▶ What you should do: Write out exactly the lines below that run from the one containing "floorplan,initial_core_util,30.2,%" through the one containing "-- where the", both included, with no other lines.

(Data items)

^^^^^^^^^^^^^^^^

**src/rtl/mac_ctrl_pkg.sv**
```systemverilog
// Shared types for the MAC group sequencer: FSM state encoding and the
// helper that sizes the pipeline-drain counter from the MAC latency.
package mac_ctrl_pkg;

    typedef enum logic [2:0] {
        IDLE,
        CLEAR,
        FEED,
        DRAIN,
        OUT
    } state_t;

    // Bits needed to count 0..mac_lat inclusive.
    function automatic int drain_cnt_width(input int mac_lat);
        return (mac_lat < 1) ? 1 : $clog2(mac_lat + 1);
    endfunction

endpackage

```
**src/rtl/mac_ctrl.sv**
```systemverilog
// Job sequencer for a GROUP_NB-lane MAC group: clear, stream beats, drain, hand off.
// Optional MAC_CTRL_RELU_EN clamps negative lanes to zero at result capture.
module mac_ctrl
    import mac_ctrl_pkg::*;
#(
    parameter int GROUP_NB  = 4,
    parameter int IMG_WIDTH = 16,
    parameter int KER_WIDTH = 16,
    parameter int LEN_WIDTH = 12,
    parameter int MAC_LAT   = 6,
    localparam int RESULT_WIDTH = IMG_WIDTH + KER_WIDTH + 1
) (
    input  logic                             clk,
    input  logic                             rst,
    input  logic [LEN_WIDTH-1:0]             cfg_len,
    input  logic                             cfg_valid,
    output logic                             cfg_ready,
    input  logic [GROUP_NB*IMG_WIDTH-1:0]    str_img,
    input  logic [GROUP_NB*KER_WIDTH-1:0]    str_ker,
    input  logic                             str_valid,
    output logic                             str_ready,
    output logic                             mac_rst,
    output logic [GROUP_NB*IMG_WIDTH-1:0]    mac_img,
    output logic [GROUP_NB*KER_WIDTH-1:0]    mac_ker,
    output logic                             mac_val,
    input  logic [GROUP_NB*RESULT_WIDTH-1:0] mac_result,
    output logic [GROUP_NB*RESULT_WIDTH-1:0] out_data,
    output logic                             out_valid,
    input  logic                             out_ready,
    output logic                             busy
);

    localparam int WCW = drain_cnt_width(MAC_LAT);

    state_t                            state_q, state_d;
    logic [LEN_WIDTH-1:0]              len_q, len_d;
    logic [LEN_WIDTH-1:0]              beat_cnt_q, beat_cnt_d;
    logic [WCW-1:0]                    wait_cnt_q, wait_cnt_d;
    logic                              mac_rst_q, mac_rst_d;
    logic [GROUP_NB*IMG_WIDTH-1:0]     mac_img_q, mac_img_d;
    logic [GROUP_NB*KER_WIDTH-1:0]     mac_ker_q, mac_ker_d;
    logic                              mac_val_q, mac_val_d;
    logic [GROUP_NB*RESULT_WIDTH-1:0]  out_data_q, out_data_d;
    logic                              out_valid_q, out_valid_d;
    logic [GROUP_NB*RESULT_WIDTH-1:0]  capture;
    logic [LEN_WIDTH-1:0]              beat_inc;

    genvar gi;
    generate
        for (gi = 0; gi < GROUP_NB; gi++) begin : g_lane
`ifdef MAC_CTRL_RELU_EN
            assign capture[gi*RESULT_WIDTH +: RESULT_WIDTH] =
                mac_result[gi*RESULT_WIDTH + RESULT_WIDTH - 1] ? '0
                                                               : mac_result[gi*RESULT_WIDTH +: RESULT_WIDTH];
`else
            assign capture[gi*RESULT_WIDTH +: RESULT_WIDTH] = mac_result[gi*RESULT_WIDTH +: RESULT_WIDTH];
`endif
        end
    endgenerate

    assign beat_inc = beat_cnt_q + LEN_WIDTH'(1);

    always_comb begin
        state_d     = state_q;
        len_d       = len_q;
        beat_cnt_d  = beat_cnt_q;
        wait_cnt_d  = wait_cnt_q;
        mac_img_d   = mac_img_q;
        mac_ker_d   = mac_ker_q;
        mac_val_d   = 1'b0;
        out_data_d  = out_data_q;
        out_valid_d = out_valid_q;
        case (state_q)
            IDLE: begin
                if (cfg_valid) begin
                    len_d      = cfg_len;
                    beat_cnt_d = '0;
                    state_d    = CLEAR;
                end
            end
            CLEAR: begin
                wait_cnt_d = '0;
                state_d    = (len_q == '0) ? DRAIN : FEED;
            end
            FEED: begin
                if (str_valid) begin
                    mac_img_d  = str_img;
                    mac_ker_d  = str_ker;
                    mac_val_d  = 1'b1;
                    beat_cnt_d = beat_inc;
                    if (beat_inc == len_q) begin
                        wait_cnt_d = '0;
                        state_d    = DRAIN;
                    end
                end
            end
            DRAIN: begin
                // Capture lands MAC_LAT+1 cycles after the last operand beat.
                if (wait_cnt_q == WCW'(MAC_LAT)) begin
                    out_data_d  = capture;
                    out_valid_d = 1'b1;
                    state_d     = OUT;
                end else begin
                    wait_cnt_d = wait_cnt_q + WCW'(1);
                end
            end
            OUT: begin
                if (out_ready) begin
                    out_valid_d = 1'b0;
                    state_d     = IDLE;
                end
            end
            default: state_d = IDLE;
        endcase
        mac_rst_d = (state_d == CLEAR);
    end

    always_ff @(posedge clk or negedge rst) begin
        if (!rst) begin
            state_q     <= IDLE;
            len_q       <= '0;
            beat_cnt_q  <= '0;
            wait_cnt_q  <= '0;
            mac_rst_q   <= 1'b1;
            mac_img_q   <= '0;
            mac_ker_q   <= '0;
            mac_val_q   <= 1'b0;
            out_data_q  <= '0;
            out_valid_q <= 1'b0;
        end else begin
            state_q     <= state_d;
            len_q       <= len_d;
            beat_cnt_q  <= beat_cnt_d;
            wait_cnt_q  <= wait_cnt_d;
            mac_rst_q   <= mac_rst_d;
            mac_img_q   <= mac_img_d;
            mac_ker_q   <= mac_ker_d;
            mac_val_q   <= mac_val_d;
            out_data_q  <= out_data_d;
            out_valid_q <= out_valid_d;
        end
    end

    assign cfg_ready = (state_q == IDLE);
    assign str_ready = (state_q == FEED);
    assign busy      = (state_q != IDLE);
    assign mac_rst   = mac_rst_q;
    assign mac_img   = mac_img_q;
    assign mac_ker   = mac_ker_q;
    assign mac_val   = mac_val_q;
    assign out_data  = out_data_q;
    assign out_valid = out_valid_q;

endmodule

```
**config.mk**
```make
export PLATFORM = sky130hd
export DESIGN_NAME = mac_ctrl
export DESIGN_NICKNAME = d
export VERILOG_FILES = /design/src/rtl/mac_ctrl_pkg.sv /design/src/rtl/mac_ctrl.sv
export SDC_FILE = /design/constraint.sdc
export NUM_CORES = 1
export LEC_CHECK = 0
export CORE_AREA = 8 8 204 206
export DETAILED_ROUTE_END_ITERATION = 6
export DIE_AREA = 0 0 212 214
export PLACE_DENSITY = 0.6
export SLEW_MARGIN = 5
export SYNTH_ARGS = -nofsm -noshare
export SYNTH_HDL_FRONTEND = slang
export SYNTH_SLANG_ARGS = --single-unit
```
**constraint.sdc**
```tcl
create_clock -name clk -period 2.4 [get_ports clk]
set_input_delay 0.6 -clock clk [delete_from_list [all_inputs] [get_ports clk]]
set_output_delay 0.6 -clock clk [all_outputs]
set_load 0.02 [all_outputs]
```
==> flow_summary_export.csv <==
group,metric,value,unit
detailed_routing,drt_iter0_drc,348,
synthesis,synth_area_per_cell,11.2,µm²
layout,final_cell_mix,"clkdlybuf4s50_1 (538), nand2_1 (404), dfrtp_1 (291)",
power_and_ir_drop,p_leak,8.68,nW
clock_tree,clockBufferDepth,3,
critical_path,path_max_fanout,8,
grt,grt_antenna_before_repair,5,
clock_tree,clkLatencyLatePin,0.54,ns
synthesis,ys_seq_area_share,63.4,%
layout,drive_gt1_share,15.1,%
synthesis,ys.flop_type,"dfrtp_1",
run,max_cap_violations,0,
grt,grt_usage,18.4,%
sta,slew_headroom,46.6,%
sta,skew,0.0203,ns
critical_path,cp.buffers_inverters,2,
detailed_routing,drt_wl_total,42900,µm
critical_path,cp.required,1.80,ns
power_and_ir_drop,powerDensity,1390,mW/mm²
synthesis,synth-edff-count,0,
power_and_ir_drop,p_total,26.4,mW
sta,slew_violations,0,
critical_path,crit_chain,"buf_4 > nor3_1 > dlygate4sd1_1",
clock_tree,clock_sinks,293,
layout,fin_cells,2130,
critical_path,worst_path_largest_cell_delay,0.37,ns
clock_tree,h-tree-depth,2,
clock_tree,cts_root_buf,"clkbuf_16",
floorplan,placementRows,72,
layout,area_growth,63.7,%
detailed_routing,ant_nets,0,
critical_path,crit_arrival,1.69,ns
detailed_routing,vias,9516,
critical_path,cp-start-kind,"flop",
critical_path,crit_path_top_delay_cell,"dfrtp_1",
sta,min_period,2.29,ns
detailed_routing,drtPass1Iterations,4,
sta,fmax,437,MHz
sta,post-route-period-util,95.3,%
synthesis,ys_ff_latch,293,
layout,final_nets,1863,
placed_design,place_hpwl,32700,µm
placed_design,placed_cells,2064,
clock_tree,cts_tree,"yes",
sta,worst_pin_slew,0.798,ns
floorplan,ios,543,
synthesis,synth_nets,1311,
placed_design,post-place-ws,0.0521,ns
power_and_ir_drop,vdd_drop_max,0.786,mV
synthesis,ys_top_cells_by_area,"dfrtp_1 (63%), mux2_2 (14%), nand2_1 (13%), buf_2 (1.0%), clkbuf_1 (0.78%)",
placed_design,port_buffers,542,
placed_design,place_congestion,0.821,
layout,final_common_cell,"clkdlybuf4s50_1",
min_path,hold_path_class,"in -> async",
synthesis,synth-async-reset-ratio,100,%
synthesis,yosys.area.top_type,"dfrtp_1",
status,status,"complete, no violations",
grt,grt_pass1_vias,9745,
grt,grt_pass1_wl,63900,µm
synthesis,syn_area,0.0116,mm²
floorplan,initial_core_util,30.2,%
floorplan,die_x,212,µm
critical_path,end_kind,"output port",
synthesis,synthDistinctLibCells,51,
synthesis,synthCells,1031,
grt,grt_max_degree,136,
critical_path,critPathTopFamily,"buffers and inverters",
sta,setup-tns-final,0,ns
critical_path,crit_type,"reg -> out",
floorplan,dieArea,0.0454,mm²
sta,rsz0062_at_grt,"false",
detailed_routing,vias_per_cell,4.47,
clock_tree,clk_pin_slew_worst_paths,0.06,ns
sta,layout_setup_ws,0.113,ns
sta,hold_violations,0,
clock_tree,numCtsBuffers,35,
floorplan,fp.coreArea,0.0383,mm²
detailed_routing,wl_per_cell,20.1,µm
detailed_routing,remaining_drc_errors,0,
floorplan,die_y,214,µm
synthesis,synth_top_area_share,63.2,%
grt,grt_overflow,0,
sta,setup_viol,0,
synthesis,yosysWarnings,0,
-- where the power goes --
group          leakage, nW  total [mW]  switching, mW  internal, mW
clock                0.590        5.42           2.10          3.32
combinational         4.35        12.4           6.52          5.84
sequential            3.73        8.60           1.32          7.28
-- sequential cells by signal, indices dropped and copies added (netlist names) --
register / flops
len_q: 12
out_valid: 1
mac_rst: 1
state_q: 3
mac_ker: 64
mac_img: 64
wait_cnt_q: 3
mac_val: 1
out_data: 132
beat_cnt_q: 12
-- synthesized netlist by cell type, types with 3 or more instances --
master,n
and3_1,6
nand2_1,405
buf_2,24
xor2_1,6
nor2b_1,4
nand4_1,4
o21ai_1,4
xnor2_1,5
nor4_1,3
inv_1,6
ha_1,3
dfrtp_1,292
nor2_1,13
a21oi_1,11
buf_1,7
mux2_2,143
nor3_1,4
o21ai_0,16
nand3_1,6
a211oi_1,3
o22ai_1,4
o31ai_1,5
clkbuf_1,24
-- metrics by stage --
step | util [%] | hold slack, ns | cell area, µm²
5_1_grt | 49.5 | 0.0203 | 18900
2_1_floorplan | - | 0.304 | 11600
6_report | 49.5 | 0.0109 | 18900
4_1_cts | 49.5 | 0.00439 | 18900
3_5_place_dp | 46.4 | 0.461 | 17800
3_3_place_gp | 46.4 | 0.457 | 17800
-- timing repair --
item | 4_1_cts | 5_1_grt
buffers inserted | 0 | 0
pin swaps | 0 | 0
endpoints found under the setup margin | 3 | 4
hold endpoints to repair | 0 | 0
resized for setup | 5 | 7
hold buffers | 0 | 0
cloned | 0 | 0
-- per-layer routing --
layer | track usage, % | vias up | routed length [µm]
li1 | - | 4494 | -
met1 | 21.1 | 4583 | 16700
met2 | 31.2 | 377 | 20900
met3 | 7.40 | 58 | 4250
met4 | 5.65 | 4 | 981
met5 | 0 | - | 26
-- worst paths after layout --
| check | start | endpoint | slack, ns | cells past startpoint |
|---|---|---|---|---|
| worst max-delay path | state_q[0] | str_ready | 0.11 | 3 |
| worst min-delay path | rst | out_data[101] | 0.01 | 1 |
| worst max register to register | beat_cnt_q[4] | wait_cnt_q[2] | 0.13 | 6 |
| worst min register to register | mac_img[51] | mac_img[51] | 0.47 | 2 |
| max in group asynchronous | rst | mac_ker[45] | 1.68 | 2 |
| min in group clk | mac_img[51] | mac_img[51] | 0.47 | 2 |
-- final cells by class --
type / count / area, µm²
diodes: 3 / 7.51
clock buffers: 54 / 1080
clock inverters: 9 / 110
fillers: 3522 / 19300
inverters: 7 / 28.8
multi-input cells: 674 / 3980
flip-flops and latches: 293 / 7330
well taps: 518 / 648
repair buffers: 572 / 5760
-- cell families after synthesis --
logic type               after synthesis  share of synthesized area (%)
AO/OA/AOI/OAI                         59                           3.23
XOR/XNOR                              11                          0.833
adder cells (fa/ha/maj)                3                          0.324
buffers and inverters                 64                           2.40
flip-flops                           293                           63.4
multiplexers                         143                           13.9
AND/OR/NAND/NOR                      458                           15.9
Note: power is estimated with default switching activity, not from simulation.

^^^^^^^^^^^^^^^^

▶ Written solution:
floorplan,initial_core_util,30.2,%
floorplan,die_x,212,µm
critical_path,end_kind,"output port",
synthesis,synthDistinctLibCells,51,
synthesis,synthCells,1031,
grt,grt_max_degree,136,
critical_path,critPathTopFamily,"buffers and inverters",
sta,setup-tns-final,0,ns
critical_path,crit_type,"reg -> out",
floorplan,dieArea,0.0454,mm²
sta,rsz0062_at_grt,"false",
detailed_routing,vias_per_cell,4.47,
clock_tree,clk_pin_slew_worst_paths,0.06,ns
sta,layout_setup_ws,0.113,ns
sta,hold_violations,0,
clock_tree,numCtsBuffers,35,
floorplan,fp.coreArea,0.0383,mm²
detailed_routing,wl_per_cell,20.1,µm
detailed_routing,remaining_drc_errors,0,
floorplan,die_y,214,µm
synthesis,synth_top_area_share,63.2,%
grt,grt_overflow,0,
sta,setup_viol,0,
synthesis,yosysWarnings,0,
-- where the power goes --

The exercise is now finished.